- _The task_:
From the entries below, copy every line that holds the word "running".

- _Excerpted records_:
▼▼▼

[src/hw/riscv_pkg.sv]
// RV32I core package with shared word types, ALU op codes, opcodes and the NOP word
package riscv_pkg;

    // Data, instruction and byte-address word
    typedef logic [31:0] word_t;

    // Register number x0..x31
    typedef logic [4:0] reg_addr_t;

    // ALU operation select
    typedef logic [2:0] alu_op_t;

    ////////////////////////////////////////////////////////////////////////////
    // ALU operations
    ////////////////////////////////////////////////////////////////////////////

    // ADD must stay zero, a bubble carries all-zero controls
    localparam alu_op_t ALU_ADD = 3'd0;
    localparam alu_op_t ALU_SUB = 3'd1;
    localparam alu_op_t ALU_AND = 3'd2;
    localparam alu_op_t ALU_OR  = 3'd3;
    localparam alu_op_t ALU_XOR = 3'd4;
    localparam alu_op_t ALU_SLT = 3'd5;

    ////////////////////////////////////////////////////////////////////////////
    // Major opcodes
    ////////////////////////////////////////////////////////////////////////////

    // Register-register ALU group
    localparam logic [6:0] OPC_OP     = 7'b0110011;
    // Register-immediate ALU group
    localparam logic [6:0] OPC_OP_IMM = 7'b0010011;
    localparam logic [6:0] OPC_LUI    = 7'b0110111;
    localparam logic [6:0] OPC_LOAD   = 7'b0000011;
    localparam logic [6:0] OPC_STORE  = 7'b0100011;

    // ADDI x0,x0,0
    localparam word_t NOP_INSTR = 32'h0000_0013;

endpackage

[src/hw/fetch_stage.sv]
// Fetch stage with instruction memory, program counter, run flag and IF/ID register
module fetch_stage #(
    parameter int IMEM_WORDS = 64
) (
    input  logic             clock,
    input  logic             reset,
    input  logic             start,
    input  riscv_pkg::word_t prog_address,
    input  riscv_pkg::word_t prog_addr,
    input  riscv_pkg::word_t prog_data,
    input  logic             prog_write,
    input  logic             stall,
    output riscv_pkg::word_t instruction
);

    localparam int IDX_W = $clog2(IMEM_WORDS);

    riscv_pkg::word_t imem [IMEM_WORDS];
    riscv_pkg::word_t pc;
    logic             running;
    logic [IDX_W-1:0] pc_index;
    logic             at_last;

    // PC is a byte address, memory is word indexed
    assign pc_index = pc[IDX_W+1:2];
    assign at_last  = (pc_index == IDX_W'(IMEM_WORDS - 1));

    // Program load only while idle
    always_ff @(posedge clock) begin
        if (prog_write && !running) begin
            imem[prog_addr[IDX_W-1:0]] <= prog_data;
        end
    end

    // Run flag and PC
    always_ff @(posedge clock) begin
        if (reset) begin
            running <= 1'b0;
            pc      <= '0;
        end else if (!running) begin
            if (start) begin
                running <= 1'b1;
                pc      <= prog_address;
            end
        end else if (!stall && !at_last) begin
            pc <= pc + 32'd4;
        end
    end

    // IF/ID register, holds under stall
    always_ff @(posedge clock) begin
        if (reset || !running) begin
            instruction <= riscv_pkg::NOP_INSTR;
        end else if (!stall) begin
            instruction <= imem[pc_index];
        end
    end

endmodule

[config.mk]
export PLATFORM = sky130hd
export DESIGN_NAME = fetch_stage
export DESIGN_NICKNAME = d
export VERILOG_FILES = /design/src/hw/riscv_pkg.sv /design/src/hw/fetch_stage.sv
export SDC_FILE = /design/constraint.sdc
export NUM_CORES = 2
export LEC_CHECK = 0
export ABC_CLOCK_PERIOD_IN_PS = 4000
export BUFFER_PORTS_ARGS = -buffer_cell sky130_fd_sc_hd__buf_4
export CAP_MARGIN = 25
export CELL_PAD_IN_SITES_DETAIL_PLACEMENT = 1
export CELL_PAD_IN_SITES_GLOBAL_PLACEMENT = 1
export CORE_MARGIN = 2
export CORE_UTILIZATION = 45
export DETAILED_ROUTE_END_ITERATION = 12
export PLACE_DENSITY = 0.66
export SETUP_SLACK_MARGIN = 0.15
export SLEW_MARGIN = 40
export SYNTH_ARGS = -nofsm -noshare
export SYNTH_HDL_FRONTEND = slang
export SYNTH_SLANG_ARGS = --single-unit
export TNS_END_PERCENT = 20
[constraint.sdc]
create_clock -name clock -period 4 [get_ports clock]
set_clock_uncertainty 0.2 [all_clocks]
set_input_delay 0.8 -clock clock [delete_from_list [all_inputs] [get_ports clock]]
set_output_delay 0.8 -clock clock [all_outputs]
set_load 0.02 [all_outputs]
==> results.sh <==
export IMPL_status="finished, final reports clean"
export IMPL_start_kind="flip-flop"
export IMPL_cp_top_family="flip-flops"
export IMPL_layout_commonest_cell="edfxtp_1"
export IMPL_fin_area_um2=92600
export IMPL_gp_congestion=0.8229
export IMPL_grt_pass1_wl_um=305500
export IMPL_synth_cell_types=50
export IMPL_grt_max_degree=65
export IMPL_io_buffers=80
export IMPL_grt_setup_unrepaired="false"
export IMPL_drcViolationCount=0
export IMPL_fmax_mhz=285.6
export IMPL_cts_num_sinks=2087
export IMPL_ys_ff_latch=2087
export IMPL_yosys_most_used_dff="edfxtp_1"
export IMPL_leakagePower_nw=28.39
export IMPL_clk_pin_slew_worst_paths_ns=0.06
export IMPL_die_h_um=427.2
export IMPL_cpMaxStageDelayCell="dfxtp_4"
export IMPL_drt_vias_per_instance=6.010
export IMPL_fin_nets=4136
export IMPL_finalMaxSlewViolations=0
export IMPL_cts_root_buf="clkbuf_16"
export IMPL_ant_nets=0
export IMPL_required_ns=4.54
export IMPL_slew_headroom_pct=43.09
export IMPL_tritoncts="yes"
export IMPL_drv_cap=0
export IMPL_place_inst=6174
export IMPL_wl_per_cell_um=32.44
export IMPL_synth_area_um2=80610
export IMPL_clkLatencyLatePin_ns=0.86
export IMPL_start_util_pct=45.23
export IMPL_wirelength_um=213300
export IMPL_drt_pass1_iterations=7
export IMPL_hp_start="prog_address[2]"
export IMPL_coreArea_um2=178200
export IMPL_ff2ff_path_depth=8
export IMPL_cpPeakStageDelay_ns=0.75
export IMPL_crit_type="flip-flop to flip-flop"
export IMPL_finalSetupViolations=0
export IMPL_cp_startpoint="pc[2]$_SDFFE_PP0P_"
export IMPL_syn_avg_cell_area_um2=21.66
export IMPL_period_needed_ns=3.501
export IMPL_n_fill_cell=15490
export IMPL_die_x_um=427.2
export IMPL_cp_arrival_ns=4.04
export IMPL_peakVddDrop_v=0.0004854
export IMPL_antenna_found_initial=14
export IMPL_grt_overflow=0
export IMPL_post_route_period_util_pct=87.53
export IMPL_whs_path_depth=3
export IMPL_finalSetupTns_ns=0
export IMPL_ys_warn_count=0
export IMPL_cts_resized=0
export IMPL_pin_count=133
export IMPL_syn_inst=3721
export IMPL_synth_nets=3823
export IMPL_cts_max_level=4
export IMPL_drt_initial_drc_count=4220
export IMPL_synth_edff_count=2048
export IMPL_hold_viol=0
export IMPL_critPathBufInv=2
export IMPL_numCtsBuffers=209
export IMPL_finalNonFillerCells=6577
export IMPL_hp_class="input port to flip-flop"
export IMPL_crit_fanout=32
export IMPL_die_area_um2=182500
export IMPL_drive_gt1_share_pct=28.87
export IMPL_grt_pass1_vias=41020
export IMPL_via_count=39530
export IMPL_worstPathCellList="buf_12 > buf_4 > mux4_2 > mux2i_1 > o22ai_1 > nor2_1 > nand3_1 > o221a_1"
export IMPL_clock_path_buffers=3
export IMPL_area_delta_synth_final_pct=14.87
export IMPL_worst_r2r_startpoint="pc[2]$_SDFFE_PP0P_"
export IMPL_power_density_nw_per_um2=504.2
export IMPL_post_dp_cell_area_um2=85760
export IMPL_async_reset_ff_share_pct=0
export IMPL_synth_seq_area_share_pct=77.26
export IMPL_dpl_hpwl_um=122800
export IMPL_path_depth=8
export IMPL_grtUsageTotal_pct=23.67
export IMPL_worstMarginPinSlew_ns=0.8537
export IMPL_total_power_w=0.04669
export IMPL_mostFrequentLayoutCells="edfxtp_1 (2048), mux4_2 (442), buf_4 (265)"
export IMPL_rows=155
export IMPL_cp_end_kind="flip-flop"
-- worst min-delay path, cell delays in order --
cell      delay, ns
buf_4          0.11
nand3b_1       0.09
a31oi_1        0.09
-- registers in the layout, indices dropped and copies added, names as in the netlist --
signal / count
pc: 6
running: 1
imem: 2048
instruction: 32
-- kinds of logic (layout without fill, tap and decap cells) --
family | count (synthesis) | count (layout) | share of synthesized area (%)
AO/OA/AOI/OAI | 356 | 356 | 2.943
adder cells (fa/ha/maj) | 1 | 1 | 0.01552
buffers and inverters | 219 | 710 | 1.520
flip-flops | 2087 | 2087 | 77.26
multiplexers | 785 | 785 | 16.75
other | 0 | 10 | 0
AND/OR/NAND/NOR | 273 | 273 | 1.509
-- synth_stat cells, types with 2 or more instances --
library cell | n | area, um2
buf_1 | 20 | 75.07
or3b_2 | 2 | 17.52
mux2i_1 | 249 | 2492
nand3_1 | 33 | 165.2
nor4_1 | 3 | 18.77
a221oi_1 | 42 | 367.9
edfxtp_1 | 2048 | 61500
a311oi_1 | 6 | 52.55
o22ai_1 | 47 | 294.0
mux4_2 | 442 | 9955
nor3_1 | 7 | 35.03
nor2b_1 | 11 | 68.82
a41oi_1 | 5 | 43.79
mux2_2 | 94 | 1059
and2_1 | 3 | 18.77
a22o_1 | 11 | 96.34
nand2_1 | 63 | 236.5
buf_6 | 24 | 270.3
buf_4 | 40 | 300.3
nor2_1 | 123 | 461.7
a32oi_1 | 6 | 52.55
o311ai_1 | 2 | 17.52
o22a_1 | 7 | 61.31
o221a_1 | 11 | 123.9
dfxtp_1 | 39 | 780.8
inv_1 | 5 | 18.77
a21boi_0 | 30 | 225.2
a221o_1 | 6 | 60.06
o211ai_1 | 9 | 67.56
nand2b_1 | 9 | 56.30
buf_2 | 55 | 275.3
clkbuf_1 | 74 | 277.8
a21oi_1 | 85 | 425.4
a31oi_1 | 5 | 31.28
o21ai_0 | 73 | 365.4
nand3b_1 | 12 | 90.09
nand4_1 | 2 | 12.51
a211oi_1 | 6 | 45.04
-- metrics by stage --
stage,setup slack [ns],hold WS [ns],util [%]
after floorplan,0.3900,0.3938,-
after global placement,0.5318,0.3538,48.10
after detailed placement,0.4268,0.3494,48.12
after CTS,0.4491,0.05389,51.90
after global routing,0.4323,0.08524,51.95
final,0.4987,0.1060,51.95
-- cell type report --
cell class	instances	area [um2]	share of cell area [%]
tap	2355	2947	3.182
clock inverter	112	1100	1.188
sequential	2087	62300	67.28
inverter	5	18.77	0.02027
timing repair buffer	316	2972	3.209
multi-input combinational	1415	17620	19.03
clock buffer	277	5620	6.070
antenna	10	25.02	0.02703
-- path summary, 6_finish.rpt --
check,endpoint,slack (ns)
max,instruction[20]$_SDFFE_PP0N_,0.50
max reg2reg,instruction[20]$_SDFFE_PP0N_,0.50
min,pc[2]$_SDFFE_PP0P_,0.11
min reg2reg,instruction[2]$_SDFFE_PP0N_,0.37
-- where the power goes --
group / leakage [nW] / switching (W) / internal (W)
Clock: 3.28 / 0.00825 / 0.0111
Sequential: 18.7 / 0.0000946 / 0.0241
Combinational: 6.38 / 0.00190 / 0.00126
Total: 28.4 / 0.0103 / 0.0364
-- repair_timing --
item	in CTS	in global routing
hold buffers	2	0
endpoints found under the hold margin	7	0
buffers inserted	0	0
-- per-layer routing --
layer,part of all wire (%),track usage [%],vias to the layer above
met3,5.7,3.170,304
met4,3.3,8.257,2
met1,42,33.59,21540
li1,-,-,16290
met5,0.0080,0,-
met2,49,37.94,1383
Power figures use the tool's default switching activity.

▲▲▲

- _Result_:
    logic             running;
        if (prog_write && !running) begin
            running <= 1'b0;
        end else if (!running) begin
                running <= 1'b1;
        if (reset || !running) begin
running: 1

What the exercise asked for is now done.